THE SAINTE-CHAPELLE[85]
Li cuers doit estre semblans à l’encensier,
Tous clos envers la terre et overs vers le ciel.
—(Old song of the Middle Ages).
On the same isle in the Seine with Notre Dame stands the Sainte-Chapelle, the reliquary of stone and jeweled glass which the saint-king had made to enshrine the Crown of Thorns redeemed from Constantinople. To-day it is a body without a soul, as the revered crown is kept in the treasury of Notre Dame, and until a memorial service during the World War, Mass had not been said in the reliquaire de souvenirs for fifteen years.

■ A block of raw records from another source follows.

`config.mk`:
```
export PLATFORM = sky130hd
export DESIGN_NAME = mac_led_stream_decoder
export DESIGN_NICKNAME = d
export VERILOG_FILES = /design/src/rtl/mac_led_pkg.sv /design/src/rtl/mac_led_sync_edge.sv /design/src/rtl/mac_led_stream_decoder.sv
export SDC_FILE = /design/constraint.sdc
export NUM_CORES = 1
export LEC_CHECK = 0
export BUFFER_PORTS_ARGS = -buffer_cell sky130_fd_sc_hd__buf_4
export CAP_MARGIN = 20
export CELL_PAD_IN_SITES_DETAIL_PLACEMENT = 1
export CELL_PAD_IN_SITES_GLOBAL_PLACEMENT = 2
export CORE_ASPECT_RATIO = 1.75
export CORE_MARGIN = 2
export CORE_UTILIZATION = 30
export DETAILED_ROUTE_END_ITERATION = 8
export GPL_TIMING_DRIVEN = 0
export HOLD_SLACK_MARGIN = 0.02
export PLACE_DENSITY = 0.7
export SLEW_MARGIN = 20
export SYNTH_ARGS = -nofsm -noshare
export SYNTH_HDL_FRONTEND = slang
export SYNTH_HIERARCHICAL = 1
export SYNTH_SLANG_ARGS = --single-unit
export TNS_END_PERCENT = 20
```
`constraint.sdc`:
```
create_clock -name iClk -period 3.25 [get_ports iClk]
set_input_delay 0.325 -clock iClk [delete_from_list [all_inputs] [get_ports iClk]]
set_output_delay 0.325 -clock iClk [all_outputs]
set_load 0.03 [all_outputs]
```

The chapel, which was connected with the king’s palace, was begun in 1246 and dedicated in 1248. “It was,” said one who knew St. Louis well, “the king’s citadel against the adverses of the world.” He would rise at midnight to pass into the chapel for the singing of matins. “Into this shrine Louis IX put all the memories of his crusading ancestors, all the hues of the Orient. It was his vision of the Heavenly Jerusalem.” The walls were rich with gold and color. The present polychromatic decorations of the walls are a deplorable modern experiment. Fifteen splendid windows told the Bible story in a thousand small medallions; ninety-one scenes related Genesis; one hundred and twenty-one gave Exodus. A window on the south side told the True Cross story, and the three central windows were devoted to the lives of the Saviour and John the Baptist. The western rose was added during the Flamboyant Gothic revival following the expulsion of the English invaders.